Saturday, November 23, 2024

Arsenal Gentleman’s Weekly Review

Feels like an age since my last missive! How much has changed! Woolwich Arsenal have banished their tendency to make a mountain out of a molehill and strode past the Muscovites with power and aplomb. We have relearned how to control the second leg of a game, how to stay organised and thrust forward when necessary, carving out chance after chance against a side who had to score thrice to proceed to the next round, and whose defenders had a combined age of 177.

Let me just instruct the butler to prepare the reel of highlights on the projector to confirm that this did in fact happen.

[Fifteen minutes later]

Feels like an age since my last missive! How little has changed! Woolwich Arsenal are still providing comedy value in the Euro Vase by not only making mountains out of molehills, but by making so many mountains out of molehills that the Urals, running from north to south through western Russia, has been expanded by approximately six mountains.

These were molehills before approximately eight o’clock last evening before Arsenal sprinkled their magic fuss dust on them. Thanks to contacts in the British Secret Service I have discovered the reason for last evening’s performance. I can now reveal a systematic poisoning of the Arsenal team by a new and terrifying nerve agent: Incompechok.

Incompechok has been synthesised by a top secret CSKA Moscow scientist to affect opposition players in subtle but still very noticeable ways and secret cables reveal that it was first tested in the field yesterday on Woolwich Arsenal.

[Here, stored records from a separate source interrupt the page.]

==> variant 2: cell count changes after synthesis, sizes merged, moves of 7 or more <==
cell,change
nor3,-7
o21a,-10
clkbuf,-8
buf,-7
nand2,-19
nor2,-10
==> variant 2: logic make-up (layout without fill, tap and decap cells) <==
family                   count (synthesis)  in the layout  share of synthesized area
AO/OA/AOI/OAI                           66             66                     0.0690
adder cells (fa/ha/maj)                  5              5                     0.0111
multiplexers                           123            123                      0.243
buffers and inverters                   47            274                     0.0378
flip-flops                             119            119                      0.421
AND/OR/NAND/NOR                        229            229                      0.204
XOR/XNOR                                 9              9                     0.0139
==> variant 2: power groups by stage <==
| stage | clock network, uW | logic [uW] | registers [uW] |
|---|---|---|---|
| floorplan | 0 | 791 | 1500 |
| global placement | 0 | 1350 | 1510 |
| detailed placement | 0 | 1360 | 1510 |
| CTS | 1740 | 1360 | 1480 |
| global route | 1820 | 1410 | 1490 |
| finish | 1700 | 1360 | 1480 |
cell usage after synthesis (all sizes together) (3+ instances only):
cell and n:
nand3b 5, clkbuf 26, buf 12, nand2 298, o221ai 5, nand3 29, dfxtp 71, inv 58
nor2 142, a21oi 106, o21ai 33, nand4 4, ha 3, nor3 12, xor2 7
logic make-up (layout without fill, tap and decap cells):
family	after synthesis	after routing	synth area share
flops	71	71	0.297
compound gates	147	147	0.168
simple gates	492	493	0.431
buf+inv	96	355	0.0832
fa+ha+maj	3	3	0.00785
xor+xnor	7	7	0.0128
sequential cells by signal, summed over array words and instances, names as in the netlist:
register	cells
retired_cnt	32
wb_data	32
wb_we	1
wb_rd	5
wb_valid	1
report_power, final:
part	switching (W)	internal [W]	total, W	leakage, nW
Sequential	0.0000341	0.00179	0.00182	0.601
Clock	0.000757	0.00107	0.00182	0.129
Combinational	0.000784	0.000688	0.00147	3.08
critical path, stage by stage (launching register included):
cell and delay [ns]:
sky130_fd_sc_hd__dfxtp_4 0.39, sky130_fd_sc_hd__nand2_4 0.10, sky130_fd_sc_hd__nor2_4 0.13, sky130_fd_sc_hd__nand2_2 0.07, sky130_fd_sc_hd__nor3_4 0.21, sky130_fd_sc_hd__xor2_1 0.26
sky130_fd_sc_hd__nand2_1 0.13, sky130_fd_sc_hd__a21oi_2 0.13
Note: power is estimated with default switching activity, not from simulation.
`src/rtl/thr_scan_if.sv`:
```
// UART-side handshake bundle for the threshold-scan controller.
// Ports: rx_byte/rx_dv (gate length strobe), tx_done (byte sent),
//   tx_dv/tx_byte (byte launch). master = UART/host side, slave = controller.
interface thr_scan_if;
   logic [7:0] rx_byte;
   logic       rx_dv;
   logic       tx_done;
   logic       tx_dv;
   logic [7:0] tx_byte;

   modport master (
      output rx_byte, rx_dv, tx_done,
      input  tx_dv, tx_byte
   );

   modport slave (
      input  rx_byte, rx_dv, tx_done,
      output tx_dv, tx_byte
   );
endinterface

```
`src/rtl/thr_scan_ctrl.sv`:
```
// Multi-channel threshold-scan controller: counts discriminator edges for
// a host-set gate, then streams A5 | counts | ovf | xor-checksum over UART.
// Ports: clk, rst (sync, active-low), bus (thr_scan_if.slave),
//   thr_in[N_CH] async inputs, busy (not IDLE), ovf[N_CH] sticky saturation.
module thr_scan_ctrl #(
   parameter int N_CH     = 4,
   parameter int CNT_W    = 32,
   parameter int TICK_DIV = 50000
) (
   input  logic            clk,
   input  logic            rst,
   thr_scan_if.slave       bus,
   input  logic [N_CH-1:0] thr_in,
   output logic            busy,
   output logic [N_CH-1:0] ovf
);
   localparam int BPC  = CNT_W / 8;
   localparam int NB   = N_CH * BPC;
   localparam int LAST = NB + 2;
   localparam int IW   = $clog2(LAST + 1);
   localparam int PW   = $clog2(TICK_DIV + 1);

   typedef enum logic [2:0] {
      IDLE, ARM, GATE, LATCH, SEND_REQ, SEND_WAIT
   } state_t;

   state_t            state, nxt;
   logic [7:0]        gate_len;
   logic [PW-1:0]     pre;
   logic [7:0]        tick;
   logic [N_CH-1:0]   s1, s2, s3;
   logic [N_CH-1:0]   rise;
   logic [CNT_W-1:0]  cnt [N_CH];
   logic [CNT_W-1:0]  shd [N_CH];
   logic [IW-1:0]     idx;
   logic [7:0]        csum;
   logic [7:0]        fbyte;
   logic              pre_wrap;

   assign rise     = s2 & ~s3;
   assign pre_wrap = (pre == PW'(TICK_DIV - 1));

   always_ff @(posedge clk) begin
      if (!rst) state <= IDLE;
      else      state <= nxt;
   end

   // Leaving on the wrap that makes tick reach gate_len gives exactly
   // gate_len * TICK_DIV cycles in GATE.
   always_comb begin
      nxt = state;
      unique case (state)
         IDLE:      if (bus.rx_dv && bus.rx_byte != 8'h00) nxt = ARM;
         ARM:       nxt = GATE;
         GATE:      if (pre_wrap && tick == gate_len - 8'd1) nxt = LATCH;
         LATCH:     nxt = SEND_REQ;
         SEND_REQ:  nxt = SEND_WAIT;
         SEND_WAIT: if (bus.tx_done)
                       nxt = (idx == IW'(LAST)) ? IDLE : SEND_REQ;
         default:   nxt = IDLE;
      endcase
   end

   always_comb begin
      bus.tx_dv   = (state == SEND_REQ);
      bus.tx_byte = (state == SEND_REQ || state == SEND_WAIT) ? fbyte : 8'h00;
      busy        = (state != IDLE);
   end

   always_comb begin
      fbyte = 8'hA5;
      if (idx == IW'(LAST))
         fbyte = csum;
      else if (idx == IW'(NB + 1))
         fbyte = 8'(ovf);
      for (int ch = 0; ch < N_CH; ch++) begin
         for (int j = 0; j < BPC; j++) begin
            if (idx == IW'(1 + ch * BPC + j))
               fbyte = shd[ch][CNT_W - 1 - 8 * j -: 8];
         end
      end
   end

   // Synchroniser runs in every state so a level already high at ARM
   // does not look like a fresh edge once GATE opens.
   always_ff @(posedge clk) begin
      if (!rst) begin
         s1 <= '0;
         s2 <= '0;
         s3 <= '0;
      end else begin
         s1 <= thr_in;
         s2 <= s1;
         s3 <= s2;
      end
   end

   always_ff @(posedge clk) begin
      if (!rst) begin
         gate_len <= 8'h00;
         pre      <= '0;
         tick     <= 8'h00;
         ovf      <= '0;
         idx      <= '0;
         csum     <= 8'h00;
         for (int i = 0; i < N_CH; i++) begin
            cnt[i] <= '0;
            shd[i] <= '0;
         end
      end else begin
         if (state == IDLE && nxt == ARM)
            gate_len <= bus.rx_byte;
         if (state == ARM) begin
            pre  <= '0;
            tick <= 8'h00;
            ovf  <= '0;
            for (int i = 0; i < N_CH; i++)
               cnt[i] <= '0;
         end
         if (state == GATE) begin
            pre <= pre_wrap ? '0 : pre + PW'(1);
            if (pre_wrap)
               tick <= tick + 8'd1;
            for (int i = 0; i < N_CH; i++) begin
               if (rise[i]) begin
                  if (&cnt[i]) ovf[i] <= 1'b1;
                  else         cnt[i] <= cnt[i] + CNT_W'(1);
               end
            end
         end
         if (state == LATCH) begin
            idx  <= '0;
            csum <= 8'h00;
            for (int i = 0; i < N_CH; i++)
               shd[i] <= cnt[i];
         end
         // Checksum covers count bytes and the ovf byte, not the header.
         if (state == SEND_REQ && idx != '0 && idx != IW'(LAST))
            csum <= csum ^ fbyte;
         if (state == SEND_WAIT && bus.tx_done && idx != IW'(LAST))
            idx <= idx + IW'(1);
      end
   end
endmodule

```
`src/flat_wrapper.sv`:
```
// flat-port wrapper written by rule: the top's interface ports become plain ports
module thr_scan_ctrl_flat 
#(
   parameter int N_CH     = 4,
   parameter int CNT_W    = 32,
   parameter int TICK_DIV = 50000
)
  (clk, rst, thr_in, busy, ovf, bus_rx_byte, bus_rx_dv, bus_tx_done, bus_tx_dv, bus_tx_byte);
  thr_scan_if bus_i ();
  input  logic clk;
  input  logic rst;
  input  logic [N_CH-1:0] thr_in;
  output logic busy;
  output logic [N_CH-1:0] ovf;
  input wire logic [$bits(bus_i.rx_byte)-1:0] bus_rx_byte;
  input wire logic [$bits(bus_i.rx_dv)-1:0] bus_rx_dv;
  input wire logic [$bits(bus_i.tx_done)-1:0] bus_tx_done;
  output wire logic [$bits(bus_i.tx_dv)-1:0] bus_tx_dv;
  output wire logic [$bits(bus_i.tx_byte)-1:0] bus_tx_byte;
  assign bus_i.rx_byte = bus_rx_byte;
  assign bus_i.rx_dv = bus_rx_dv;
  assign bus_i.tx_done = bus_tx_done;
  assign bus_tx_dv = bus_i.tx_dv;
  assign bus_tx_byte = bus_i.tx_byte;
  thr_scan_ctrl #(.N_CH(N_CH), .CNT_W(CNT_W), .TICK_DIV(TICK_DIV)) u_core (.clk(clk), .rst(rst), .bus(bus_i), .thr_in(thr_in), .busy(busy), .ovf(ovf));
endmodule
```
`config.mk`:
```
export PLATFORM = sky130hd
export DESIGN_NAME = thr_scan_ctrl_flat
export DESIGN_NICKNAME = d
export VERILOG_FILES = /design/src/rtl/thr_scan_if.sv /design/src/rtl/thr_scan_ctrl.sv /design/src/flat_wrapper.sv
export SDC_FILE = /design/constraint.sdc
export NUM_CORES = 1
export LEC_CHECK = 0
export ABC_AREA = 1
export CAP_MARGIN = 0
export CORE_ASPECT_RATIO = 0.5
export CORE_MARGIN = 2
export CORE_UTILIZATION = 40
export DETAILED_ROUTE_END_ITERATION = 12
export PLACE_DENSITY_LB_ADDON = 0.08
export SLEW_MARGIN = 20
export SYNTH_ARGS = -nofsm -noshare
export SYNTH_HDL_FRONTEND = slang
export SYNTH_SLANG_ARGS = --single-unit
```
`constraint.sdc`:
```
create_clock -name clk -period 9.61 [get_ports clk]
set_input_delay 0.961 -clock clk [delete_from_list [all_inputs] [get_ports clk]]
set_output_delay 0.961 -clock clk [all_outputs]
set_load 0.05 [all_outputs]
```
==> flow_summary.yaml <==
outcome:
  status: "finished, final reports clean"
placement:
  gp_congestion: 0.861
  io_buffers: 29
  dp.final_hpwl_um: 29100
  placedCellCount: 2535
critical_path:
  crit_arrival_ps: 4330
  worst_path_max_delay_cell: "clkdlybuf4s50_1"
  path_max_fanout: 14
  worstSetupStartpointType: "register"
  critPathKind: "reg -> out"
  cpPeakStageDelay_ps: 810
  cp_num_buf_inv: 1
  cp-end-kind: "primary output"
  worstPathRequired_ps: 8650
  path_common_cell: "nand2_1"
  worstPathCellList: "nor2_1, nand2_1, o211ai_1, o211ai_1, nand3b_1, nand2_1, nand2_1, nand2_1, nand2_1, nand2_1, nand2_1, nand2_1, nand3_1, nand2_1, nand2_1, nand2_1, nand2_1, nand2_1, nor2_1, clkdlybuf4s50_1"
  cpLargestDelayFamily: "simple AND/OR/NAND/NOR gates"
clocking:
  clk_pin_slew_worst_paths_ps: 70
  postCtsHoldBufs: 0
  cts_resized: 0
  root_buffer: "clkbuf_16"
  cts_setup_buffers: 0
  worstSkewPairLatency_ps: 570
  numCtsBuffers: 31
  clockBufferDepth: 3
  htree_levels: 1
  cts_tree: "yes"
  cts_sinks: 320
synthesis:
  syn-cell-area_mm2: 0.0165
  synth_edf_count: 224
  synth-seq-cells: 320
  ys_seq_area_share_pct: 52.4
  synth.distinct_cells: 58
  synthTopCellsByArea: "edfxtp_1, dfxtp_1, nand2_1"
  synth_top_area_cell: "edfxtp_1"
  synth_top_area_share_pct: 40.8
  yosysWarningCount: 0
  syn_inst: 2002
  synthFlopType: "edfxtp_1"
  syn_nets: 2030
  syn_area_per_cell_um2: 8.24
  async_reset_ff_share_pct: 0
detailed_routing:
  dr.pass1.iters: 5
  postRouteAntennaNets: 0
  drcViolationCount: 0
  drt_iter0_drc: 916
  wl_um: 40600
  vias_per_cell: 4.95
  wl_per_cell_um: 15.7
  vias: 12800
sta:
  fin_crit_sh_pct: 55.0
  fmax_mhz: 189
  finalHoldViolations: 0
  slew_violations: 0
  fin_crit_ps: 5290
  rsz0062_at_grt: "false"
  slew_headroom_pct: 32.6
  tightestPinTransition_ps: 1010
  setup_viol: 0
  skew_ps: 22.9
  tns_ps: 0
power_and_ir_drop:
  vdd_drop_max_mv: 0.133
  fin_total_pwr_mw: 3.00
  p_leak_nw: 7.00
  power_density_mw_per_mm2: 164
die:
  rows: 52
  start_util_pct: 40.7
  coreArea_mm2: 0.0405
  dieArea_mm2: 0.0430
  io_pins: 30
  die_w_um: 291
  die_y_um: 148
global_route:
  grt_overflow_total: 0
  grt_max_degree: 79
  grt_pass1_wl_um: 66300
  antenna_found_initial: 0
  grt_usage_pct: 19.1
  grt_pass1_vias: 12200
finish:
  fill_cells: 4019
  register_area_mm2: 0.00865
  area_growth_pct: 11.3
  drive_gt1_share_pct: 6.78
  multi_input_area_mm2: 0.00642
  final_cells: 2591
  final_core_util_pct: 45.3
  layout.nets: 2056
  diodes: 0
worst_hold_path:
  hold_path_class: "reg -> reg"
run:
  drv_cap: 0
worst min-delay path, stage by stage, from the launching register on:
cell     delay (ps)
dfxtp_1         310
nand2_1          50
inv_1            40
per-layer routing:
layer / vias up / wire length (µm) / GRT usage [%]
met3: 46 / 2140 / 3.55
met5: - / 0 / 0
li1: 6591 / - / -
met2: 220 / 16300 / 27.7
met4: 0 / 714 / 3.50
met1: 5956 / 21400 / 29.7
kinds of logic after synthesis:
kind of cell | after synthesis | synth area share, %
xor gates and xnor gates | 36 | 1.91
buffers and inverters | 378 | 8.77
and+or+nand+nor | 1055 | 29.1
AOI/OAI and AO/OA | 201 | 6.89
DFF | 320 | 52.4
adders and majority gates | 12 | 0.910
cell usage after synthesis, drive strengths merged (25+ instances only):
master	count
or2	39
nor3b	29
a21oi	76
nand3	94
nor3	69
inv	330
nand2	430
xor2	34
o21ai	79
nor2	316
dfxtp	96
nand4	44
clkbuf	37
nor4	25
edfxtp	224
through the flow:
stage	hold WS (ps)	cell area [µm²]	setup WS (ps)
after detailed placement	401	17400	5000
final	417	18400	4320
after CTS	427	18400	4370
after global routing	435	18400	4030
after floorplan	390	16500	5080
after global placement	407	17400	5040
report_power, final:
part | total [mW] | switching, mW | internal, mW
clock network | 1.24 | 0.540 | 0.705
logic | 0.176 | 0.130 | 0.0465
registers | 1.58 | 0.0440 | 1.54
total | 3.00 | 0.714 | 2.29
flip-flops by register name, summed over array words and instances, names as in the netlist:
| name | count |
|---|---|
| u_core.cnt | 128 |
| u_core.gate_len | 8 |
| u_core.s1 | 4 |
| u_core.pre | 16 |
| u_core.state | 3 |
| u_core.idx | 5 |
| u_core.ovf | 4 |
| u_core.s2 | 4 |
| u_core.tick | 8 |
| u_core.s3 | 4 |
| u_core.shd | 128 |
| u_core.csum | 8 |
cells in the final DEF, fill, tap and decap left out, types with 7 or more instances in the layout:
| cell type | netlist | routed |
|---|---|---|
| nand4_1 | 42 | 42 |
| edfxtp_1 | 224 | 224 |
| a31oi_1 | 8 | 8 |
| xor2_1 | 34 | 34 |
| nor4_1 | 20 | 20 |
| o21ai_0 | 79 | 79 |
| nor2_1 | 309 | 309 |
| inv_1 | 326 | 325 |
| ha_1 | 12 | 12 |
| nor3_1 | 57 | 57 |
| dfxtp_1 | 96 | 96 |
| o211ai_1 | 7 | 7 |
| buf_4 | 1 | 11 |
| clkbuf_16 | 0 | 31 |
| nor3_2 | 9 | 9 |
| or2_2 | 37 | 37 |
| a21oi_1 | 76 | 76 |
| clkdlybuf4s50_1 | 0 | 29 |
| nand3_1 | 90 | 89 |
| nand2_1 | 426 | 424 |
| nor3b_1 | 27 | 27 |
worst paths after layout:
check / from / endpoint / slack [ps] / depth (start not counted)
setup reg to reg: u_core.cnt[0][0] / u_core.cnt[0][5] / 6050 / 15
hold / removal: u_core.s1[3] / u_core.s2[3] / 420 / 2
setup / recovery: u_core.idx[3] / bus_tx_byte[4] / 4320 / 20
hold reg to reg: u_core.s1[3] / u_core.s2[3] / 420 / 2
final cells by class:
| type | instances | area share [%] |
|---|---|---|
| clock inverters | 19 | 1.09 |
| repair buffers | 40 | 2.03 |
| flip-flops and latches | 320 | 47.1 |
| multi-input cells | 1304 | 35.0 |
| well taps | 540 | 3.68 |
| inverters | 331 | 6.78 |
| clock buffers | 37 | 4.40 |
(Power assumes the default switching activity.)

From my contacts intercepted notes:

Its first effect is to induce extremely high anxiety in the opponent. This will be seen this evening as the western fools will become so concerned and worried that they will barely register a shot on the glorious goal of CSKA. The effects of the Incompehock  lasts for 70 minutes.

The ‘slowing’ effect will have particular effect on their central defenders, particularly their number 20. We can expect the effect to be amplified, as he is already markedly slower than other westerners. Expect his reaction times to be that of an elephant.

The effect on the goalkeeper will be largely on hand-eye co-ordination. CSKA should be aware of him fumbling the ball more then usual.

Be aware of their maestro, Danielsan Arantes do Dat Guy Nascimento Santos Welvalho. He is a fearsome beast and potentially immune to any known nerve agents. He will be a threat throughout the game. Also their midfielder Ramsara is known to have high resistance. CSKA should focus their efforts on nullifying these two.

So there we have it. Do not blame the plucky chaps for another nervy and unconvincing display; blame the KGB and their infernal nerve agent. We hope that they have fully recovered by the 26th, for Simeone’s terrors will be enough of a challenge without a dose of Incompechok.